Plusieurs émissaires de Khalifa Haftar ont mené en mai et juin de discrètes négociations avec des milices de l’Ouest libyen. Des discussions sont menées parallèlement avec l’Arabie saoudite et l’Egypte.

Alors que le statu quo prédomine en Libye, le maréchal Khalifa Haftar tente de renouveler ses alliances miliciennes. Ces dernières semaines, il a ainsi engagé une série de négociations secrètes entre Paris et Le Caire. Elles sont notamment menées par Belkacem Haftar, fils de l’homme fort de l’Est libyen.

Khalifa Haftar est ainsi parvenu début juin à un accord avec Osama al-Jouili et ses combattants Zintan. Déjà, lors de la tentative de Fathi Bachagha d’entrer à Tripoli en mai 2022, les hommes de l’ancien chef de l’agence des renseignements militaires avaient appuyé l’ex-ministre de l’intérieur et allié de Khalifa Haftar (AI du 26/05/22). Certains éléments pro-Armée nationale libyenne (ANL) à Zintan se sont ainsi directement placés sous commandement zintani.

Alliances à l’Ouest

Des discussions sont également en cours avec les chefs de la milice Nawasi de Mustafa Gadur. Celui-ci avait aussi clairement exprimé son soutien à Fathi Bachagha avant d’être limogé par Abdelhamid Dabaiba de son poste de numéro deux des services de renseignements. Il a été réintégré par une décision de justice le 20 juillet. Les émissaires d’Haftar ont par ailleurs passé un accord avec la milice des Buzriba, qui opère à Zawiya et dont l’un des frères, Assem Buzriba, avait été choisi en février 2022 comme ministre de l’intérieur du gouvernement mené par Fathi Bachagha.
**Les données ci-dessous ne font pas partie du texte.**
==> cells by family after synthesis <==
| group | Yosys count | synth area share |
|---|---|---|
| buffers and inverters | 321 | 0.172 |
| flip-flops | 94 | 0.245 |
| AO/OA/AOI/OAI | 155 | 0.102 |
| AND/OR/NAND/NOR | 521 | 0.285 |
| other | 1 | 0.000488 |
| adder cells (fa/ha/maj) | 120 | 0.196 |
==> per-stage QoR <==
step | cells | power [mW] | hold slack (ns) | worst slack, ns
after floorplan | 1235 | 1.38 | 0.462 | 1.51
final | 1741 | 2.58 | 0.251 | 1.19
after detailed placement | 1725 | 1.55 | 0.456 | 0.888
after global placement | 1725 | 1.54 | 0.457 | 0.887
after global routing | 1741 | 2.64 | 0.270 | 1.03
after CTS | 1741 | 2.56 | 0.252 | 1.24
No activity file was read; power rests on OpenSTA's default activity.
$ cat src/core/pinmux_pkg.sv
`default_nettype none
package pinmux_pkg;
    // Function select codes for port C pads
    localparam logic [1:0] FSEL_PERIPH = 2'h0;
    localparam logic [1:0] FSEL_TIMER = 2'h1;
    localparam logic [1:0] FSEL_GPIO = 2'h2;
    // Reset values
    localparam logic [1:0] FSEL_RESET = FSEL_PERIPH;
    localparam logic [7:0] PORTC_PULLUP_RESET = 8'he0;
    localparam logic [7:0] PORTE_PULLUP_RESET = 8'h70;
    localparam logic [2:0] GPIO_DIR_RESET = 3'h0;
    localparam logic [2:0] PORTE_GPIO_SEL_RESET = 3'h0;
    // Field positions
    localparam int PORTC_FIRST_BIT = 5;
    localparam int PORTE_FIRST_BIT = 4;
    localparam int SPI_CLK_IDX = 0;
    localparam int SPI_MOSI_IDX = 1;
    localparam int SPI_MISO_IDX = 2;
endpackage : pinmux_pkg
`default_nettype wire

$ cat src/core/pad_cell_ctrl.sv
`timescale 1ns/10ps
`default_nettype none
module pad_cell_ctrl
    import pinmux_pkg::*;
(
    input wire logic clk_i,
    input wire logic rstn_i,
    input wire logic pullup_en_i,
    input wire logic func_oe_i,
    input wire logic func_do_i,
    input wire logic gpio_sel_i,
    input wire logic gpio_dir_out_i,
    input wire logic gpio_do_i,
    output logic oe_o,
    output logic do_o,
    output logic pullup_o
);
    logic oe_reg;
    logic do_reg;
    logic oe_next;
    logic do_next;

    always_comb begin
        oe_next = gpio_sel_i ? gpio_dir_out_i : func_oe_i; // [RQ6]
        do_next = gpio_sel_i ? gpio_do_i : func_do_i;
    end

    // Driver stays off while reset is low
    always_ff @(posedge clk_i or negedge rstn_i) begin
        if (!rstn_i) begin
            oe_reg <= 1'b0; // [RQ8]
            do_reg <= 1'b0;
        end else begin
            oe_reg <= oe_next;
            do_reg <= do_next;
        end
    end

    assign oe_o = oe_reg;
    assign do_o = do_reg;
    assign pullup_o = pullup_en_i;
endmodule : pad_cell_ctrl
`default_nettype wire

$ cat src/core/dec_spi_pinmux.sv
// Functional notes
// [RQ1] After reset port C bit 5 routes to decoder 0 phase B; timer A ch1 or GPIO are alternatives.
// [RQ2] After reset port C bit 6 routes to decoder 0 index; timer A ch2 or GPIO are alternatives.
// [RQ3] After reset port C bit 7 routes to decoder 0 home; timer A ch3 or GPIO are alternatives.
// [RQ4] Port C pad pull-ups are on after reset and each is turned off by clearing its control bit.
// [RQ5] Port E pad pull-ups are on after reset and each is turned off by clearing its control bit.
// [RQ6] Every pad in GPIO use has its own input or output direction.
// [RQ7] Port E bit 4 carries the SPI clock, output as master and input as slave.
// [RQ8] Port E bit 5 carries SPI master-out data and its driver is off during reset.
// [RQ9] Master-out data is presented half a clock before the sampling edge of the slave.
// [RQ10] Port E bit 6 carries SPI master-in data, input as master and output as slave.
// [RQ11] An unselected slave holds its master-in pad in high impedance.
// [RQ12] A selected slave drives master-in data half a clock before the master samples it.
// [RQ13] Each pad has a function select that resets to the peripheral default.
`timescale 1ns/10ps
`default_nettype none
module dec_spi_pinmux
    import pinmux_pkg::*;
(
    input wire logic REF_CLK_I,
    input wire logic RSTN_I,
    // Function select, pull-up and GPIO controls
    input wire logic [5:0] PORTC_FSEL_I,
    input wire logic PORTC_FSEL_WE_I,
    input wire logic [2:0] PORTE_GPIO_SEL_I,
    input wire logic PORTE_GPIO_SEL_WE_I,
    input wire logic [7:0] PORTC_PULLUP_CTRL_I,
    input wire logic PORTC_PULLUP_WE_I,
    input wire logic [7:0] PORTE_PULLUP_CTRL_I,
    input wire logic PORTE_PULLUP_WE_I,
    input wire logic [2:0] PORTC_DIR_I,
    input wire logic [2:0] PORTE_DIR_I,
    input wire logic DIR_WE_I,
    input wire logic [2:0] PORTC_IO_DO_I,
    input wire logic [2:0] PORTE_IO_DO_I,
    output logic [2:0] PORTC_IO_DI_O,
    output logic [2:0] PORTE_IO_DI_O,
    // Decoder and timer side
    output logic DEC0_PHASE_B_IN_O,
    output logic DEC0_INDEX_IN_O,
    output logic DEC0_HOME_IN_O,
    input wire logic [2:0] TIMER_A_OUT_I,
    input wire logic [2:0] TIMER_A_OE_I,
    output logic [2:0] TIMER_A_IN_O,
    // SPI side
    input wire logic SPI_MASTER_I,
    input wire logic SPI_SLAVE_SEL_I,
    input wire logic SPI_CLK_OUT_I,
    input wire logic SPI_MOSI_OUT_I,
    input wire logic SPI_MISO_OUT_I,
    output logic SPI_CLK_IN_O,
    output logic SPI_MOSI_IN_O,
    output logic SPI_MISO_IN_O,
    // Pads
    input wire logic [2:0] PORTC_PAD_I,
    output logic [2:0] PORTC_PAD_O,
    output logic [2:0] PORTC_PAD_OE_O,
    output logic [2:0] PORTC_PULLUP_O,
    input wire logic [2:0] PORTE_PAD_I,
    output logic [2:0] PORTE_PAD_O,
    output logic [2:0] PORTE_PAD_OE_O,
    output logic [2:0] PORTE_PULLUP_O
);
    logic [5:0] portc_fsel_reg;
    logic [2:0] porte_gpio_reg;
    logic [7:0] portc_pullup_ctrl_reg;
    logic [7:0] porte_pullup_ctrl_reg;
    logic [2:0] portc_dir_reg;
    logic [2:0] porte_dir_reg;
    logic [2:0] c_oe;
    logic [2:0] c_do;
    logic [2:0] c_gpio;
    logic [2:0] e_foe;
    logic [2:0] e_fdo;

    function automatic logic [1:0] fsel_of(input logic [5:0] f, input int i);
        fsel_of = f[2*i +: 2];
    endfunction : fsel_of

    always_ff @(posedge REF_CLK_I or negedge RSTN_I) begin
        if (!RSTN_I) begin
            portc_fsel_reg <= {3{FSEL_RESET}}; // [RQ13]
        end else if (PORTC_FSEL_WE_I) begin
            portc_fsel_reg <= PORTC_FSEL_I;
        end
    end

    always_ff @(posedge REF_CLK_I or negedge RSTN_I) begin
        if (!RSTN_I) begin
            porte_gpio_reg <= PORTE_GPIO_SEL_RESET; // [RQ13]
        end else if (PORTE_GPIO_SEL_WE_I) begin
            porte_gpio_reg <= PORTE_GPIO_SEL_I;
        end
    end

    always_ff @(posedge REF_CLK_I or negedge RSTN_I) begin
        if (!RSTN_I) begin
            portc_pullup_ctrl_reg <= PORTC_PULLUP_RESET; // [RQ4]
        end else if (PORTC_PULLUP_WE_I) begin
            portc_pullup_ctrl_reg <= PORTC_PULLUP_CTRL_I;
        end
    end

    always_ff @(posedge REF_CLK_I or negedge RSTN_I) begin
        if (!RSTN_I) begin
            porte_pullup_ctrl_reg <= PORTE_PULLUP_RESET; // [RQ5]
        end else if (PORTE_PULLUP_WE_I) begin
            porte_pullup_ctrl_reg <= PORTE_PULLUP_CTRL_I;
        end
    end

    always_ff @(posedge REF_CLK_I or negedge RSTN_I) begin
        if (!RSTN_I) begin
            portc_dir_reg <= GPIO_DIR_RESET;
            porte_dir_reg <= GPIO_DIR_RESET;
        end else if (DIR_WE_I) begin
            portc_dir_reg <= PORTC_DIR_I; // [RQ6]
            porte_dir_reg <= PORTE_DIR_I; // [RQ6]
        end
    end

    // Port C: decoder inputs, timer channels or GPIO
    always_comb begin
        for (int i = 0; i < 3; i++) begin
            c_gpio[i] = (fsel_of(portc_fsel_reg, i) == FSEL_GPIO);
            c_oe[i] = (fsel_of(portc_fsel_reg, i) == FSEL_TIMER) && TIMER_A_OE_I[i];
            c_do[i] = TIMER_A_OUT_I[i];
        end
    end

    assign DEC0_PHASE_B_IN_O = (fsel_of(portc_fsel_reg, 0) == FSEL_PERIPH) & PORTC_PAD_I[0]; // [RQ1]
    assign DEC0_INDEX_IN_O = (fsel_of(portc_fsel_reg, 1) == FSEL_PERIPH) & PORTC_PAD_I[1]; // [RQ2]
    assign DEC0_HOME_IN_O = (fsel_of(portc_fsel_reg, 2) == FSEL_PERIPH) & PORTC_PAD_I[2]; // [RQ3]

    always_comb begin
        for (int i = 0; i < 3; i++) begin
            TIMER_A_IN_O[i] = (fsel_of(portc_fsel_reg, i) == FSEL_TIMER) & PORTC_PAD_I[i];
        end
    end

    assign PORTC_IO_DI_O = c_gpio & PORTC_PAD_I;
    assign PORTE_IO_DI_O = porte_gpio_reg & PORTE_PAD_I;

    // Port E: SPI pad directions
    always_comb begin
        e_foe[SPI_CLK_IDX] = SPI_MASTER_I; // [RQ7]
        e_foe[SPI_MOSI_IDX] = SPI_MASTER_I; // [RQ9]
        e_foe[SPI_MISO_IDX] = !SPI_MASTER_I && SPI_SLAVE_SEL_I; // [RQ10] [RQ11] [RQ12]
        e_fdo[SPI_CLK_IDX] = SPI_CLK_OUT_I;
        e_fdo[SPI_MOSI_IDX] = SPI_MOSI_OUT_I;
        e_fdo[SPI_MISO_IDX] = SPI_MISO_OUT_I;
    end

    assign SPI_CLK_IN_O = !porte_gpio_reg[SPI_CLK_IDX] & PORTE_PAD_I[SPI_CLK_IDX]; // [RQ7]
    assign SPI_MOSI_IN_O = !porte_gpio_reg[SPI_MOSI_IDX] & PORTE_PAD_I[SPI_MOSI_IDX];
    assign SPI_MISO_IN_O = !porte_gpio_reg[SPI_MISO_IDX] & PORTE_PAD_I[SPI_MISO_IDX]; // [RQ10]

    for (genvar g = 0; g < 3; g++) begin : g_pads
        pad_cell_ctrl u_c (
            .clk_i(REF_CLK_I),
            .rstn_i(RSTN_I),
            .pullup_en_i(portc_pullup_ctrl_reg[PORTC_FIRST_BIT + g]), // [RQ4]
            .func_oe_i(c_oe[g]),
            .func_do_i(c_do[g]),
            .gpio_sel_i(c_gpio[g]),
            .gpio_dir_out_i(portc_dir_reg[g]),
            .gpio_do_i(PORTC_IO_DO_I[g]),
            .oe_o(PORTC_PAD_OE_O[g]),
            .do_o(PORTC_PAD_O[g]),
            .pullup_o(PORTC_PULLUP_O[g])
        );
        pad_cell_ctrl u_e (
            .clk_i(REF_CLK_I),
            .rstn_i(RSTN_I),
            .pullup_en_i(porte_pullup_ctrl_reg[PORTE_FIRST_BIT + g]), // [RQ5]
            .func_oe_i(e_foe[g]),
            .func_do_i(e_fdo[g]),
            .gpio_sel_i(porte_gpio_reg[g]),
            .gpio_dir_out_i(porte_dir_reg[g]),
            .gpio_do_i(PORTE_IO_DO_I[g]),
            .oe_o(PORTE_PAD_OE_O[g]),
            .do_o(PORTE_PAD_O[g]),
            .pullup_o(PORTE_PULLUP_O[g])
        );
    end
endmodule : dec_spi_pinmux
`default_nettype wire

$ cat config.mk
export PLATFORM = sky130hd
export DESIGN_NAME = dec_spi_pinmux
export DESIGN_NICKNAME = d
export VERILOG_FILES = /design/src/core/pinmux_pkg.sv /design/src/core/pad_cell_ctrl.sv /design/src/core/dec_spi_pinmux.sv
export SDC_FILE = /design/constraint.sdc
export NUM_CORES = 1
export LEC_CHECK = 0
export BUFFER_PORTS_ARGS = -buffer_cell sky130_fd_sc_hd__buf_2
export CAP_MARGIN = 40
export CORE_ASPECT_RATIO = 0.5
export CORE_UTILIZATION = 42
export CTS_CLUSTER_DIAMETER = 120
export DETAILED_ROUTE_END_ITERATION = 10
export PLACE_DENSITY = 0.81
export SLEW_MARGIN = 15
export SYNTH_ARGS = -nofsm -noshare
export SYNTH_HDL_FRONTEND = slang
export SYNTH_HIERARCHICAL = 1
export SYNTH_SLANG_ARGS = --single-unit
$ cat constraint.sdc
create_clock -name REF_CLK_I -period 1.6 [get_ports REF_CLK_I]
set_clock_uncertainty 0.2 [all_clocks]
set_input_delay 0.08 -clock REF_CLK_I [delete_from_list [all_inputs] [get_ports REF_CLK_I]]
set_output_delay 0.08 -clock REF_CLK_I [all_outputs]
set_load 0.1 [all_outputs]
Word level (Yosys, flattened, before mapping). Cells that the tools add are included.

Flip-flop bits (word level): 42. Bits in latches: 0. Memory bits (writable): 0. ROM bits: 0. Input bits: 61. Output and inout port bits: 33. Memories: 0.

Add/sub/neg operators: 0. $mul: 0. Divide/modulo/power cells: 0. Order comparisons: 0. Equal/unequal tests: 6. Shift operators: 0. Muxes and demuxes: 12. Bitwise operators: 11. Reduce and logical (&&, ||, !) cells: 11.

Operators with widths (count): 1-bit two-way mux (12); 1-bit AND (9); 3-bit AND (2); 2-bit by 1-bit equality test with 1-bit output, second input constant (3); 2-bit equality test, second input constant (3); 2-bit zero test (3); 1-bit logical AND (4); 1-bit zero test (4).

Longest topological paths before layout.
Depth after elaboration: 3. Gate-level depth with buffers: 2. Depth with buffers taken out: 2.

By module. The synthesis kept the hierarchy.

By module, submodules not included: dec_spi_pinmux (times used 1, cells an instance 66, area an instance 1001.0 µm², seq. area each 533.0 µm²); pad_cell_ctrl (times used 6, cells an instance 5, area an instance 80.1 µm², seq. area each 50.0 µm²).

Worst setup path after synthesis. No wires, ideal clock.

Path kind: flip-flop to output port. Start: register portc_fsel_reg[5]. End: output port DEC0_HOME_IN_O. Data arrival time: 2619 ps. Required time: 1320 ps. Path slack: -1299 ps. Stages on the path, launching flop included: 2. Path buffers: 0. Cells stage by stage: dfrtp_1 -> nor3b_1.

Word-level cells in the longest chain between the ends: 2.

RTL lines: start, declared (line dec_spi_pinmux.sv:64) `logic [5:0] portc_fsel_reg;`; start signal, assigned (line dec_spi_pinmux.sv:82) `portc_fsel_reg <= {3{FSEL_RESET}};`; 2-bit zero test (line dec_spi_pinmux.sv:133) `assign DEC0_HOME_IN_O = (fsel_of(portc_fsel_reg, 2) == FSEL_PERIPH) & PORTC_PAD_I[2];`; 1-bit AND (line dec_spi_pinmux.sv:133); end, declared (line dec_spi_pinmux.sv:41) `output logic DEC0_HOME_IN_O,`.

Every way passes these cells.

Worst setup path in the final report.
Start: input port PORTE_DIR_I[0]. End: register porte_dir_reg[0].

RTL lines: start, declared (line dec_spi_pinmux.sv:32) `input wire logic [2:0] PORTE_DIR_I,`; end signal, assigned (line dec_spi_pinmux.sv:115) `porte_dir_reg <= GPIO_DIR_RESET;`; end signal, assigned (line dec_spi_pinmux.sv:118) `porte_dir_reg <= PORTE_DIR_I;`; end, declared (line dec_spi_pinmux.sv:69) `logic [2:0] porte_dir_reg;`.

No word-level cell between the ends.

==> impl_metrics.csv <==
group,metric,value,unit
run_status,status,"finished, violations left",
sta,final_worst_path_period_share,1.00,
clock_tree,numClockSinks,33,
critical_path,arrival,1570,ps
sta,total_count_of_hold_check_failures_in_the_final_report,0,
run_status,violated_checks,"setup timing",
power_and_ir_drop,clock_power_share,0.235,
critical_path,cp_max_fo,1,
sta,number_of_endpoints_failing_setup_at_the_final_stage,1,
routing,routed_wl,4170,µm
final_layout,nets,290,
clock_tree,cts_tree,"built",
routing,final_antenna_net_count,0,
sta,timing_max_transition_violations_final,0,
sta,min_period,1610,ps
power_and_ir_drop,irDropWorstVdd,699,µV
clock_tree,tritoncts.num_buffers,5,
routing,firstDrtPassIters,4,
hold_path,worstHoldPathType,"primary input to flip-flop",
placed_design,gp_routability_congestion,0.648,
synthesis,yosysSeqAreaShare,0.563,
critical_path,kind_of_end_point_of_the_critical_path,"flip-flop",
die,area_enclosed_by_the_die_boundary,3780,µm²
critical_path,critical_path_class,"primary input to flip-flop",
synthesis,synth_area,1480,µm²
synthesis,synth_area_leader_cell,"sky130_fd_sc_hd__dfrtp_1",
power_and_ir_drop,p_switching,1.08,mW
global_routing,globalRoute.totalOverflow,0,
synthesis,mapped_nets,157,
final_layout,drive_gt1_frac,0.587,
clock_tree,post_cts_buffers,0,
routing,vias,1277,
die,width_of_the_die,86.0,µm
routing,avgRoutedWirePerCell,15.0,µm
global_routing,global_routing_usage_summed_across_all_routing_layers,0.218,
power_and_ir_drop,comb_power_share,0.398,
global_routing,grt_first_pass_wirelength,6130,µm
sta,maximum_clock_frequency,623,MHz
synthesis,synth.yosys.warnings,6,
global_routing,pin_count_of_the_biggest_net_entering_global_routing,21,
critical_path,cp_data_required_time,1560,ps
die,start_util,0.467,
routing,drcViolationCount,0,
power_and_ir_drop,p_leak,1.31,nW
sta,setup_tns,-5.18,ps
synthesis,syn_inst_count,96,
die,floorplan.core_area,3170,µm²
clock_tree,clock_latency,280,ps
final_layout,utilization,0.846,
sta,final_critical_path_setup_slack,-5.18,ps
clock_tree,clkTransAtPathRegs,70,ps
synthesis,post_synthesis_cell_type_count,10,
die,chipHeight,44.0,µm
final_layout,num_antenna_cells,0,
synthesis,synth.ff_latch_count,33,
sta,slew_headroom,0.664,
synthesis,synth.top_cell.area_share,0.456,
global_routing,grt_pass1_vias,1367,
clock_tree,ctsRootBufferMaster,"sky130_fd_sc_hd__clkbuf_8",
clock_tree,clock_tree.htree_level_count,2,
placed_design,port_buffers,83,
power_and_ir_drop,p_seq_frac,0.367,
run,cap_violations,0,
power_and_ir_drop,switching_fraction,0.395,
sta,fin_worst_hold_slack,10.8,ps
critical_path,start_kind,"primary input",
routing,post_drt_via_cell_ratio,4.59,
synthesis,average_footprint_of_a_synthesized_cell,15.4,µm²
placed_design,dp_hpwl,2310,µm
die,num_rows,14,
final_layout,largest_reg_flops,6,
power_and_ir_drop,cellInternalPower,1.65,mW
global_routing,antenna_found_initial,0,
clock_tree,cts.path.max_buffers,2,
synthesis,netlist_top_cells_area,"sky130_fd_sc_hd__dfrtp_1, sky130_fd_sc_hd__mux2_2, sky130_fd_sc_hd__mux2_4",
placed_design,dp_slack,219,ps
sta,worst_slew_pin_slew,508,ps
power_and_ir_drop,powerDensity,1020,nW/µm²
routing,drtIter0Drc,22,
final_layout,areaGrowthSynthToFinish,81.1,%
die,pin_count,94,
-- path summary, 6_finish.rpt --
path	startpoint	to	slack, ps	depth (start not counted)
setup reg to reg	porte_gpio_reg[0]	porte_gpio_reg[0]	40	2
setup / recovery	PORTE_DIR_I[0]	porte_dir_reg[0]	-5	4
max in group asynchronous	RSTN_I	portc_fsel_reg[5]	600	3
hold / removal	TIMER_A_OE_I[0]	g_pads[0].u_c/oe_o	10	3
hold reg to reg	porte_dir_reg[2]	porte_dir_reg[2]	310	1
min in group asynchronous	RSTN_I	porte_dir_reg[2]	30	2
-- power groups by stage --
| stage | combinational (mW) | clock (mW) | sequential (mW) |
|---|---|---|---|
| after floorplan | 0.502 | 0 | 1.25 |
| after detailed placement | 0.963 | 0 | 1.01 |
| final | 1.09 | 0.643 | 1.00 |
| after CTS | 1.07 | 0.657 | 0.996 |
| after global placement | 0.951 | 0 | 1.00 |
| after global routing | 1.12 | 0.700 | 1.01 |
-- critical path: stages --
cell	delay (ps)
sky130_fd_sc_hd__dlygate4sd3_1	540
sky130_fd_sc_hd__buf_2	130
sky130_fd_sc_hd__mux2_4	250
sky130_fd_sc_hd__dlygate4sd3_1	570
-- stage by stage --
stage | total power [mW] | area [µm²] | instances
finish | 2.73 | 2680 | 278
global route | 2.83 | 2680 | 278
global placement | 1.96 | 2080 | 220
CTS | 2.72 | 2640 | 275
detailed placement | 1.97 | 2080 | 220
floorplan | 1.75 | 1520 | 96
-- cell usage after synthesis --
master	n
sky130_fd_sc_hd__nor3b_1	3
sky130_fd_sc_hd__dfstp_2	6
sky130_fd_sc_hd__and2_1	3
sky130_fd_sc_hd__mux2_2	21
sky130_fd_sc_hd__and3b_1	9
sky130_fd_sc_hd__buf_4	6
sky130_fd_sc_hd__dfrtp_1	27
sky130_fd_sc_hd__buf_6	2
sky130_fd_sc_hd__nor2b_1	7
sky130_fd_sc_hd__mux2_4	12
-- cell families after synthesis --
kind of cell | synth area share
buffers and inverters | 0.0456
multiplexers | 0.281
AND/OR/NAND/NOR | 0.111
flip-flops | 0.563
-- layout by cell type (no fill, tap or decap) --
cell type	Yosys	final
sky130_fd_sc_hd__mux2_4	12	12
sky130_fd_sc_hd__nor2b_2	0	3
sky130_fd_sc_hd__nor3b_2	0	1
sky130_fd_sc_hd__buf_2	0	69
sky130_fd_sc_hd__clkbuf_4	0	4
sky130_fd_sc_hd__buf_12	0	10
sky130_fd_sc_hd__and3b_1	9	9
sky130_fd_sc_hd__and2_1	3	3
sky130_fd_sc_hd__dfstp_2	6	6
sky130_fd_sc_hd__mux2_2	21	21
sky130_fd_sc_hd__dlygate4sd3_1	0	50
sky130_fd_sc_hd__clkbuf_8	0	6
sky130_fd_sc_hd__buf_4	6	1
sky130_fd_sc_hd__nor2b_1	7	4
sky130_fd_sc_hd__nor3b_4	0	2
sky130_fd_sc_hd__dfrtp_1	27	27
sky130_fd_sc_hd__clkbuf_1	0	2
-- area by class of cell --
cell class | count | area, µm²
Tap cell | 48 | 60.1
Timing Repair Buffer | 134 | 1080
Fill cell | 141 | 488
Clock buffer | 8 | 90.1
Sequential cell | 33 | 833
Multi-Input combinational cell | 55 | 616
-- layer usage --
layer  track usage  vias up  routed length (µm)
li1              -      592                   -
met1         0.251      636                1660
met2         0.421       45                2300
met3        0.0476        4                 178
met4        0.0600        0                  36
met5             0        -                   0
-- what timing repair did --
action	in CTS	in global routing
setup endpoints to repair	0	4
hold buffers	47	3
resized for setup	0	4
endpoints found under the hold margin	64	1
(Power assumes the default switching activity.)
Ce renforcement des alliances à l’Ouest intervient alors que Bachaga, qui a installé son propre exécutif à Syrte, continue d’afficher sa volonté d’entrer prochainement – sans combats – à Tripoli, après ses tentatives ratées de ces derniers mois. Dabaiba, lui, n’est toujours pas disposé à quitter la primature, ni la capitale.

Rapprochement avec Riyad

Faisant face à la méfiance des Emirats arabes unis – qui ont pourtant parrainé l’accord ayant permis la nomination de son conseiller Farhat Omar Bengdara au poste ultra-stratégique de PDG de la National Oil Corp (NOC) par Dabaiba -, Khalifa Haftar tente également de renforcer ses alliances à l’international. Début juillet, il a envoyé son secrétaire particulier, Abdelkarim Hadiya, à Riyad pour conforter sa relation avec le royaume saoudien, soutien de la première heure d’Haftar. Il a aussi mené tout au long du mois de juin plusieurs opérations de charme en direction du Caire, allié historique du maréchal.